The Marquess of Lansdowne referred in cordial terms to the absorbing interest of Lord Morley's statement, and generally agreed with it, though he urged stringency as to Press offences; and Lord Macdonnell also approved broadly, but questioned the appointment of native members on the Viceroy's Council, and strongly urged that the blunder of the partition of Bengal should be undone. In the Commons, a similar statement was made by Mr. T. R. Buchanan, Under-Secretary for India, who described the problem as the greatest and most difficult problem of government with which our race had ever had to contend, and appealed earnestly for unity and spontaneity in the reform. No discussion followed; but the rapid passing of the Summary Jurisdiction Bill in India and the deportation of Nationalist leaders caused acute misgivings among Liberals in England.

The chief remaining item of Parliamentary interest was now the Coal Mines (Eight Hours) Bill, to which amendments were moved in the Lords on December 17: (1) by Viscount St. Aldwyn, permanently excluding the two windings from the statutory eight hours, which was carried by 136 to 37; (2) by Lord Newton, striking out the concession made to the mine-owners in Northumberland and Durham; and (3) by Lord Avebury, providing that the Bill should not become operative until January 1, 1910. In the Commons next day the first of these amendments was accepted by the Government-to the disappointment

of the Labour members-and the other two disagreed with; the Lords gave way, and the Bill became law.

A few minor measures, however, deserve brief mentionan East India Loans Act giving power to the Secretary of State to borrow in England for railway or general purposes in India, which became law, but was adversely criticised by Dr. Rutherford, Sir Charles Dilke, Mr.
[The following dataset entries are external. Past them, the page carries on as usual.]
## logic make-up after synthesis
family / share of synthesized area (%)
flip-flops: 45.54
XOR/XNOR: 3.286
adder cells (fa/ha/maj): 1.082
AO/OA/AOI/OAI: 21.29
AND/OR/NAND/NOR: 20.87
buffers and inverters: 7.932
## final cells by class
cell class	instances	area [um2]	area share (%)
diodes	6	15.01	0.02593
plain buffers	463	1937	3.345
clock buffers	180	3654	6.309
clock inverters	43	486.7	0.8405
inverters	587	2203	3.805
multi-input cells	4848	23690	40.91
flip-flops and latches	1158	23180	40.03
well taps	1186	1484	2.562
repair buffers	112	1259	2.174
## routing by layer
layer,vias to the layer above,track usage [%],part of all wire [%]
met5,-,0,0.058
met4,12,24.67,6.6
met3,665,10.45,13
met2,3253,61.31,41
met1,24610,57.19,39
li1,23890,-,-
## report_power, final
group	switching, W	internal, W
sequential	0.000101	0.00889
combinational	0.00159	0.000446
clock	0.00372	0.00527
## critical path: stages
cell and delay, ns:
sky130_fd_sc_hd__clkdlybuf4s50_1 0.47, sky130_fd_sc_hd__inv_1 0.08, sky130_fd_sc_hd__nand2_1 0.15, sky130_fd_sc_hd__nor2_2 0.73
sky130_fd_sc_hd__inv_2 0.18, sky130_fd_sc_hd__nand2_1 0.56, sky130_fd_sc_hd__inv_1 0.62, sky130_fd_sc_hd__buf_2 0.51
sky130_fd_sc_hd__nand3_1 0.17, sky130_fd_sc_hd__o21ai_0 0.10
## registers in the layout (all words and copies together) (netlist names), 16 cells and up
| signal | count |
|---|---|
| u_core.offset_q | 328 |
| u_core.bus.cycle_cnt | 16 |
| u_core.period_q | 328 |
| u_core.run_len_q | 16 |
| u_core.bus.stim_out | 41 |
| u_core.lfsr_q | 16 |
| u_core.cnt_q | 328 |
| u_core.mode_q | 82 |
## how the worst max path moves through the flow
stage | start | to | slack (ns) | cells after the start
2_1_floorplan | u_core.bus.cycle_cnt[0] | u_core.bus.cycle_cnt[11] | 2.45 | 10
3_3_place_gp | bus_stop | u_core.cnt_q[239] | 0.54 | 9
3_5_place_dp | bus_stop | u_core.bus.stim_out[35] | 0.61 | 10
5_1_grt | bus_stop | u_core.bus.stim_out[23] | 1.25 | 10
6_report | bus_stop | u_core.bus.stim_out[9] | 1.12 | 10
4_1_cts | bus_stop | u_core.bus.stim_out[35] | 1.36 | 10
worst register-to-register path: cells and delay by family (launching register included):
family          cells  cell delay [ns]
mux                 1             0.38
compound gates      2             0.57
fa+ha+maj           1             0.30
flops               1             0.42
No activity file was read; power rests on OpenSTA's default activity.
File: config.mk
export PLATFORM = sky130hd
export DESIGN_NAME = song_player_flat
export DESIGN_NICKNAME = d
export VERILOG_FILES = /design/src/rtl/song_player_if.sv /design/src/rtl/song_player.sv /design/src/flat_wrapper.sv
export SDC_FILE = /design/constraint.sdc
export NUM_CORES = 1
export LEC_CHECK = 0
export BUFFER_PORTS_ARGS = -buffer_cell sky130_fd_sc_hd__buf_2
export CAP_MARGIN = 20
export CORE_MARGIN = 8
export CORE_UTILIZATION = 59
export DETAILED_ROUTE_END_ITERATION = 7
export GPL_TIMING_DRIVEN = 0
export PLACE_DENSITY = 0.79
export SLEW_MARGIN = 30
export SYNTH_ARGS = -nofsm -noshare
export SYNTH_HDL_FRONTEND = slang
export SYNTH_SLANG_ARGS = --single-unit
File: constraint.sdc
create_clock -name clk -period 3.23 [get_ports clk]
set_input_delay 0.646 -clock clk [delete_from_list [all_inputs] [get_ports clk]]
set_output_delay 0.646 -clock clk [all_outputs]
set_load 0.01 [all_outputs]
==> config.mk <==
export PLATFORM = sky130hd
export DESIGN_NAME = coco_arbiter
export DESIGN_NICKNAME = d
export VERILOG_FILES = /design/src/rtl/coco_pkg.sv /design/src/rtl/rr_arb2.sv /design/src/rtl/coco_arbiter.sv
export SDC_FILE = /design/constraint.sdc
export NUM_CORES = 1
export LEC_CHECK = 0
export ABC_AREA = 1
export ABC_CLOCK_PERIOD_IN_PS = 3300
export BUFFER_PORTS_ARGS = -buffer_cell sky130_fd_sc_hd__buf_2
export CAP_MARGIN = 40
export CELL_PAD_IN_SITES_DETAIL_PLACEMENT = 1
export CELL_PAD_IN_SITES_GLOBAL_PLACEMENT = 2
export CORE_MARGIN = 1
export CORE_UTILIZATION = 25
export CTS_CLUSTER_DIAMETER = 30
export CTS_CLUSTER_SIZE = 10
export DETAILED_ROUTE_END_ITERATION = 10
export PLACE_DENSITY = 0.85
export REMOVE_ABC_BUFFERS = 1
export SLEW_MARGIN = 25
export SYNTH_ARGS = -nofsm -noshare
export SYNTH_HDL_FRONTEND = slang
export SYNTH_HIERARCHICAL = 1
export SYNTH_SLANG_ARGS = --single-unit
==> constraint.sdc <==
create_clock -name clk -period 3.3 [get_ports clk]
set_input_delay 0.165 -clock clk [delete_from_list [all_inputs] [get_ports clk]]
set_output_delay 0.165 -clock clk [all_outputs]
set_load 0.02 [all_outputs]
===== src/rtl/ifetch.sv =====
// Instruction fetch: sequential PC generation, in-order memory requests,
// prefetch FIFO toward decode, redirect with stale-response dropping.
module ifetch #(
  parameter int PC_W = 32,
  parameter int INSTR_W = 32,
  parameter int FIFO_DEPTH = 4,
  parameter logic [PC_W-1:0] RESET_PC = '0
) (
  input  logic               clk,
  input  logic               rst_n,
  output logic               req_valid,
  input  logic               req_ready,
  output logic [PC_W-1:0]    req_addr,
  input  logic               rsp_valid,
  input  logic [INSTR_W-1:0] rsp_instr,
  output logic               out_valid,
  input  logic               out_ready,
  output logic [PC_W-1:0]    out_pc,
  output logic [INSTR_W-1:0] out_instr,
  input  logic               redirect_valid,
  input  logic [PC_W-1:0]    redirect_pc
);

  localparam int AW = $clog2(FIFO_DEPTH);
  localparam int CW = AW + 1;
  localparam logic [PC_W-1:0] STEP = PC_W'(4);
  localparam logic [CW+1:0] CREDITS = (CW+2)'(FIFO_DEPTH);

  logic [PC_W-1:0]    fetch_pc;
  logic [PC_W-1:0]    rsp_pc;
  logic [CW-1:0]      outstanding;
  logic [CW-1:0]      drop_cnt;
  logic [CW-1:0]      count;
  logic [AW-1:0]      rd_ptr;
  logic [AW-1:0]      wr_ptr;
  logic [PC_W-1:0]    pc_mem [FIFO_DEPTH];
  logic [INSTR_W-1:0] ins_mem [FIFO_DEPTH];

  logic [CW+1:0]   inflight;
  logic            hs;
  logic            rsp_live;
  logic            rsp_drop;
  logic            push;
  logic            pop;
  logic            bypass;
  logic [CW-1:0]   cnt_after_pop;
  logic [CW-1:0]   cnt_next;
  logic [AW-1:0]   rd_next;
  logic [PC_W-1:0] target;
  logic            unused_bits;

  // outstanding counts live requests, drop_cnt counts stale ones
  assign inflight = (CW+2)'(outstanding)
                  + (CW+2)'(drop_cnt)
                  + (CW+2)'(count);

  assign req_valid = rst_n && !redirect_valid
                  && (inflight < CREDITS);
  assign req_addr  = fetch_pc;
  assign hs        = req_valid && req_ready;

  assign rsp_drop = rsp_valid && (drop_cnt != '0);
  assign rsp_live = rsp_valid && (drop_cnt == '0)
                 && (outstanding != '0);
  assign push     = rsp_live && !redirect_valid;
  assign pop      = out_valid && out_ready;

  assign cnt_after_pop = count - CW'(pop);
  assign cnt_next      = cnt_after_pop + CW'(push);
  assign rd_next       = rd_ptr + AW'(pop);
  assign bypass        = push && (cnt_after_pop == '0);

  assign target      = {redirect_pc[PC_W-1:2], 2'b00};
  assign unused_bits = ^redirect_pc[1:0];

  always_ff @(posedge clk) begin
    if (push) begin
      pc_mem[wr_ptr]  <= rsp_pc;
      ins_mem[wr_ptr] <= rsp_instr;
    end
  end

  always_ff @(posedge clk or negedge rst_n) begin
    if (!rst_n) begin
      fetch_pc    <= RESET_PC;
      rsp_pc      <= RESET_PC;
      outstanding <= '0;
      drop_cnt    <= '0;
      count       <= '0;
      rd_ptr      <= '0;
      wr_ptr      <= '0;
      out_valid   <= 1'b0;
      out_pc      <= '0;
      out_instr   <= '0;
    end else if (redirect_valid) begin
      fetch_pc    <= target;
      rsp_pc      <= target;
      outstanding <= '0;
      drop_cnt    <= outstanding + drop_cnt
                   - CW'(rsp_live || rsp_drop);
      count       <= '0;
      rd_ptr      <= '0;
      wr_ptr      <= '0;
      out_valid   <= 1'b0;
    end else begin
      if (hs) fetch_pc <= fetch_pc + STEP;
      outstanding <= outstanding + CW'(hs)
                   - CW'(rsp_live);
      if (rsp_drop) drop_cnt <= drop_cnt - 1'b1;
      if (push) begin
        rsp_pc <= rsp_pc + STEP;
        wr_ptr <= wr_ptr + 1'b1;
      end
      rd_ptr    <= rd_next;
      count     <= cnt_next;
      out_valid <= (cnt_next != '0);
      // head comes from the incoming response when the FIFO drains to it
      if (bypass) begin
        out_pc    <= rsp_pc;
        out_instr <= rsp_instr;
      end else if (cnt_after_pop != '0) begin
        out_pc    <= pc_mem[rd_next];
        out_instr <= ins_mem[rd_next];
      end
    end
  end

  a_no_overflow: assert property (
    @(posedge clk) disable iff (!rst_n)
    !(push && count == CW'(FIFO_DEPTH))
  );

endmodule

===== config.mk =====
export PLATFORM = sky130hd
export DESIGN_NAME = ifetch
export DESIGN_NICKNAME = d
export VERILOG_FILES = /design/src/rtl/ifetch.sv
export SDC_FILE = /design/constraint.sdc
export NUM_CORES = 1
export LEC_CHECK = 0
export CAP_MARGIN = 10
export CORE_ASPECT_RATIO = 0.9
export CORE_UTILIZATION = 40
export DETAILED_ROUTE_END_ITERATION = 16
export MAX_ROUTING_LAYER = met4
export PLACE_DENSITY_LB_ADDON = 0.2
export SETUP_SLACK_MARGIN = 0.2
export SLEW_MARGIN = 30
export SYNTH_ARGS = -nofsm -noshare
export SYNTH_HDL_FRONTEND = slang
export SYNTH_SLANG_ARGS = --single-unit

===== constraint.sdc =====
create_clock -name clk -period 6.6 [get_ports clk]
set_input_delay 1.32 -clock clk [delete_from_list [all_inputs] [get_ports clk]]
set_output_delay 1.32 -clock clk [all_outputs]
set_load 0.02 [all_outputs]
Keir Hardie and other advanced Liberal members (Dec. 7), who objected chiefly to burdening the natives for railway development; the Poisons and Pharmacy Act, which somewhat extended the facilities for obtaining poisonous preparations used in agriculture, and required chemists having two or more shops to place qualified managers in each; an Incest Act, making that sin criminal; a Tuberculosis (Ireland) Act and a White Phosphorus Matches Prohibition Act, the outcome of an International Conference at Berne, and designed to check one of the worst diseases of industry. Among the Government measures, the Housing and Town Planning Bill had shared the fate of the Irish Land Bill (p. 231); but the Housing of the Working Classes (Ireland) Bill had passed after some amendment in detail in both Houses. So had a private members' Bill enabling local authorities to make regulations for the admission of the Press, and (in its final form) to exclude them by a bare majority. Mention must also be made of a product of the Suffragist agitation, the Public Meeting Bill, introduced by Lord Robert Cecil on December 10, and imposing penalties for disturbing meetings. Condemned by some Liberals as likely to stop "heckling" and the pointed interruptions often so effective at public meetings, it yet passed both Houses, and an amendment moved by the Earl of Donoughmore was inserted by the Lords, making it punishable by imprisonment to break up an election meeting between the issue of the writ and the polling day. The Suffragist agitation had also caused the appointment of a Select Committee on the admission of strangers to the House of Commons, which reported (Dec. 16) that visitors should be admitted by ticket and pledged to behave properly, and that disorderly conduct should be made punishable by imprisonment, the decision as to prosecution resting with the Speaker. Among other suggestions it advised the admission of both sexes to the Members' Gallery. The Suffragists, however, gloried in their conduct, and welcomed the "martyrs" of October 13 at a demonstration on December 22.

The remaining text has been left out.